The exercises are also quite abstract, and heavily focus on multiple choices based on "Look at this example directory tree" - not making use of the actual directory trees in the data we have them download.

I think it'd flow a lot better if:

  1. Basic shell scripts were introduced very early - possibly straight after basics like using wildcards on the command line.
  2. Then, a lot of the multiple choice exercises could be replaced with 'write a shell script that...' which used the actual data directories in the material - so people can poke around and explore to find the answer if they don't know.
  3. Tools were then introduced with use cases for the actual data - e.g.
    • Using 'find' to get a subset of files
    • Using grep to extract a particular ID/date/time of record from that file
    • Using cut to select a particular column
    • Using loops to repeat this for a particular set of parameters
    • Using shell script inputs to allow the user to specify the column

There's a lot of use of wc, sort, head -n and tail -n but I don't think they're that likely to be part of real pipelines. If selecting specific lines is required then sed -n is the realistic option, whilst head and tail should be introduced for their typical uses of peeking at files.

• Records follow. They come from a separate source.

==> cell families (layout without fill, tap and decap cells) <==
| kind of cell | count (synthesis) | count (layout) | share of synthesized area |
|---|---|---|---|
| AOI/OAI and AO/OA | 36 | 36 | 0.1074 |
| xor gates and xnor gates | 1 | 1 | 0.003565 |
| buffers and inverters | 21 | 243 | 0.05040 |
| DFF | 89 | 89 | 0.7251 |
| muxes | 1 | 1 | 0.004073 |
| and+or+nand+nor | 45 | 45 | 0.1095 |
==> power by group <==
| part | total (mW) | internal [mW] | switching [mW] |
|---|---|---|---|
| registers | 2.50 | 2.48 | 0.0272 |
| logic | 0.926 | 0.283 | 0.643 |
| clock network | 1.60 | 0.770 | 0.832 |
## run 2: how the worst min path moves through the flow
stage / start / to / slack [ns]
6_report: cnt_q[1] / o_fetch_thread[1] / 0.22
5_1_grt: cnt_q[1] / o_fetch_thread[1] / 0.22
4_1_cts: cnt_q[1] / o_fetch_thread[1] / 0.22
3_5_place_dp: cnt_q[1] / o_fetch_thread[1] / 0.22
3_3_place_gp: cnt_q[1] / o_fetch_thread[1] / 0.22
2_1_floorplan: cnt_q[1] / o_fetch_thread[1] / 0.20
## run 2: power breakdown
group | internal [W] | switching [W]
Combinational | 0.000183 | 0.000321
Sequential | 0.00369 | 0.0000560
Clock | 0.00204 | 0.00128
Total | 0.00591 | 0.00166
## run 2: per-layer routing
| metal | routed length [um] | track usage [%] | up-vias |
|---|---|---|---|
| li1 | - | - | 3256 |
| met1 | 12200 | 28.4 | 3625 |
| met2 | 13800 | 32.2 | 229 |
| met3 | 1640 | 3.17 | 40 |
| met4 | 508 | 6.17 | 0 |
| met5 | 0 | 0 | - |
$ cat config.mk
export PLATFORM = sky130hd
export DESIGN_NAME = lsu_writeback
export DESIGN_NICKNAME = d
export VERILOG_FILES = /design/src/rv_pkg.sv /design/src/lsu_writeback.sv
export VERILOG_INCLUDE_DIRS = /design/src /design/src/src
export SDC_FILE = /design/constraint.sdc
export NUM_CORES = 1
export LEC_CHECK = 0
export ABC_AREA = 1
export BUFFER_PORTS_ARGS = -buffer_cell sky130_fd_sc_hd__buf_2
export CORE_MARGIN = 2
export CORE_UTILIZATION = 36
export DETAILED_ROUTE_END_ITERATION = 7
export GPL_TIMING_DRIVEN = 0
export PLACE_DENSITY = 0.76
export SLEW_MARGIN = 20
export SYNTH_ARGS = -nofsm -noshare
export SYNTH_HDL_FRONTEND = slang
export SYNTH_SLANG_ARGS = --single-unit
$ cat constraint.sdc
create_clock -name clk -period 1.9 [get_ports clk]
set_input_delay 0.38 -clock clk [delete_from_list [all_inputs] [get_ports clk]]
set_output_delay 0.38 -clock clk [all_outputs]
set_load 0.02 [all_outputs]
$ cat src/barrel_config.svh
`ifndef BARREL_CONFIG_SVH
`define BARREL_CONFIG_SVH

// ------------------------------
// Core sizing
// ------------------------------

// Hardware threads sharing the pipe, six or more
`define CORE_THREADS 8

// Word address widths of the two memories
`define IMEM_AW 10
`define DMEM_AW 10

// Thread t starts at t * stride (bytes)
`define PC_STRIDE 'h100

`endif

$ cat src/rv_pkg.sv
`include "barrel_config.svh"

package rv_pkg;

  // ------------------------------
  // Vector types
  // ------------------------------
  typedef logic [31:0] word_t;
  typedef logic [4:0] reg_addr_t;
  typedef logic [$clog2(`CORE_THREADS)-1:0] thread_t;
  typedef logic [`IMEM_AW-1:0] imem_addr_t;
  typedef logic [`DMEM_AW-1:0] dmem_addr_t;

  // ------------------------------
  // Decoded selects
  // ------------------------------

  // RV32I major opcodes kept by this core
  typedef enum logic [6:0] {
    OPC_OP     = 7'b0110011,
    OPC_OP_IMM = 7'b0010011,
    OPC_LUI    = 7'b0110111,
    OPC_AUIPC  = 7'b0010111,
    OPC_BRANCH = 7'b1100011,
    OPC_JAL    = 7'b1101111,
    OPC_JALR   = 7'b1100111,
    OPC_LOAD   = 7'b0000011,
    OPC_STORE  = 7'b0100011
  } opcode_e;

  // ALU functions, PASS2 forwards operand 2 for LUI
  typedef enum logic [3:0] {
    ALU_ADD,
    ALU_SUB,
    ALU_AND,
    ALU_OR,
    ALU_XOR,
    ALU_SLT,
    ALU_SLTU,
    ALU_SLL,
    ALU_SRL,
    ALU_SRA,
    ALU_PASS2
  } alu_op_e;

  // Writeback source
  typedef enum logic [1:0] {
    WB_ALU = 2'd0,
    WB_MEM = 2'd1,
    WB_PC4 = 2'd2
  } wb_sel_e;

endpackage

$ cat src/lsu_writeback.sv
`timescale 1ns/1ps
`include "barrel_config.svh"

module lsu_writeback (
  input  logic                clk,
  input  logic                reset,
  input  rv_pkg::word_t       i_result,
  input  rv_pkg::word_t       i_store_data,
  input  logic                i_mem_we,
  input  logic                i_mem_re,
  input  logic                i_rd_we,
  input  rv_pkg::wb_sel_e     i_wb_sel,
  input  rv_pkg::reg_addr_t   i_rd,
  input  rv_pkg::word_t       i_pc4,
  input  rv_pkg::thread_t     i_thread,
  input  rv_pkg::word_t       i_dmem_rdata,
  output rv_pkg::dmem_addr_t  o_dmem_addr,
  output rv_pkg::word_t       o_dmem_wdata,
  output logic                o_dmem_we,
  output logic                o_dmem_re,
  output rv_pkg::thread_t     o_dmem_thread,
  output logic                o_wb_en,
  output rv_pkg::thread_t     o_wb_thread,
  output rv_pkg::reg_addr_t   o_wb_addr,
  output rv_pkg::word_t       o_wb_data
);
  import rv_pkg::*;

  wb_sel_e sel_q;
  word_t   result_q;
  word_t   pc4_q;

  // ------------------------------
  // Data memory, word access only
  // ------------------------------
  assign o_dmem_addr   = i_result[`DMEM_AW+1:2];
  assign o_dmem_wdata  = i_store_data;
  assign o_dmem_we     = i_mem_we;
  assign o_dmem_re     = i_mem_re;
  assign o_dmem_thread = i_thread;

  // M to W, lines up with the memory read data
  always_ff @(posedge clk) begin
    if (reset)
      o_wb_en <= 1'b0;
    else
      o_wb_en <= i_rd_we;
  end

  always_ff @(posedge clk) begin
    o_wb_thread <= i_thread;
    o_wb_addr   <= i_rd;
    sel_q       <= i_wb_sel;
    result_q    <= i_result;
    pc4_q       <= i_pc4;
  end

  // Writeback source select
  always_comb begin
    case (sel_q)
      WB_MEM:  o_wb_data = i_dmem_rdata;
      WB_PC4:  o_wb_data = pc4_q;
      default: o_wb_data = result_q;
    endcase
  end

endmodule

==> metrics.md, run 1 <==
| Metric | Value |
|---|---|
| Final hold violations | 0 |
| Post-route design area | about 4300 um^2 |
| Clk pwr share | 0.325 |
| DRT iter0 DRCs | 92 |
| Core area | roughly 7300 um^2 |
| Power Dens Cells | about 870 nW/um^2 |
| Tightest Pin Transition | around 0.15 ns |
| Fmax | between 0.5 and 0.6 GHz |
| DP Area | just under 4000 um^2 |
| CTS sink count | 75 |
| Int Power | roughly 2.7 mW |
| Synthesis-to-layout area growth | 58.7% |
| Largest net degree at the start of global routing | 15 |
| Cells along the critical path | inv_2 > ha_4 > inv_8 > buf_8 > nand2_1 > nand2_1 > buf_2 |
| Vias per Instance | between 4 and 5 |
| Clk slew on worst S/H paths | approximately 0.090 ns |
| Final net count | just under 700 |
| Reg power frac | 0.445 |
| FP Rows | 31 |
| Hold/Removal Path Class | in -> reg |
| Seq cells post-synth | between 70 and 80 |
| Syn avg cell area | around 8.2 um^2 |
| GP Congestion | around 0.76 |
| CP top delay family | buffers and inverters |
| # DRC | 0 |
| P_sw | between 1 and 1.5 mW |
| Crit-path max FO | 10 |
| Root Driver | clkbuf_8 |
| Worst path slowest cell | dfxtp_2 |
| Vias | approximately 2,700 |
| Slew Viols, Final | 0 |
| Top-area cell type share of the netlist area | 0.548 |
| Ys Warns | 0 |
| Congestion Overflow GR | 0 |
| Worst Hold Path Cells | 1 |
| First-pass DRT Iterations | 4 |
| Worst setup EP type | output port |
| Hold endpoint | pc4_q[13]$_DFF_P_ |
| Most common cell in the synthesized netlist | nand2_1 |
| Area leader, netlist | dfxtp_1 |
| LEAKAGE | roughly 2.5 nW |
| Hold path start | i_pc4[13] |
| Max VDD drop | between 0.7 and 0.8 mV |
| Synth area leaders | dfxtp_1 (55%), nand2_1 (26%), buf_4 (13%) |
| Slowest Stage Delay on Critical Path | about 0.34 ns |
| Number of global-route vias before repair | approximately 2,700 |
| Sw Share | 0.289 |
| Combinational Power Share | 0.230 |
| Initial antenna violation count | 0 |
| Port Buffer Count | roughly 200 |
| Worst Path Required | 1.52 ns |
| Post-synth design cell area | between 2000 and 3000 um^2 |
| RSZ-0062 raised after global routing | yes |
| Share of layout cells above drive strength 1 | 0.563 |
| Hold_buf cts | 0 |
| Overall routing resource usage | 0.185 |
| Die Span Y | slightly above 90 um |
| Period utilisation layout | 1.01 |
| Total power | 3.78 mW |
| Setup crit start kind | flop |
| Final Core Density | 0.593 |
| Worst EP arrival | between 1.5 and 2 ns |
| Fraction of registers with async set/reset | 0 |
| CTS tree | done |
| Main flop type after synthesis | dfxtp_1 |
| Diode count | 0 |
| Max-slew headroom | 0.902 |
| Crit path buf inv count | 4 |
| Die X | 91.2 um |
| Setup ws final | -0.0167 ns |
| Gate Count Post-Synth | between 300 and 400 |
| First-pass GRT wire length | 12,100 um |
| Worst slack at placement | between 0.1 and 0.15 ns |
| Max Buffers Root-to-Sink | 2 |
| Crit path time final | approximately 1.9 ns |
| Hpwl dp | between 5000 and 6000 um |
| Inserted Clock Buffers | 9 |
| Mapped Nets | around 480 |
| Total wire length | around 8000 um |
| Stages on the worst setup path | 7 |
| Synth top cells by count | nand2_1 (192), dfxtp_1 (75), buf_4 (47) |
| Drt wl/cell | approximately 12 um |
| I/O Pins | approximately 230 |
| Most used cell, CP | nand2_1 |
| Initial Util | 0.374 |
| Yosys cell types | 9 |
| Status | finished, violations left |
| Final ANT Viol Nets | 0 |
| Final setup violation count | 18 |
| Critical path class | reg -> out |
| Failing checks | setup timing |
| EDFF count, synth | 0 |
| Sequential area share after synthesis | 0.548 |
| Die area | ~8300 um^2 |
| Max Cap Viol | 0 |
| H-tree depth | 3 |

smangham avatar Oct 30 '24 10:10 smangham

From my perspective, if a learner has never seen the shell before, let alone heard about scripting, then introducing shell scripts early would greatly increase the cognitive load for a learner. Without a mental model of the filesystem, as they are increasingly used to cloud based solutions where this is often abstracted away, writing scripts in early exercises would be a big ask in my experience. By using simple and abstract exercises, a learner doesn't have to focus on the data itself but can focus on running the commands and getting used to typing commands into the prompt and interpreting the output.

Similarly, the multiple choice exercises attempt to provide formative assessment for the instructor and learners.

Again, I feel this is the goal of the lesson is to introduce novice learners to what is often a completely alien environment, not to attempt to get them writing shell scripts from the outset.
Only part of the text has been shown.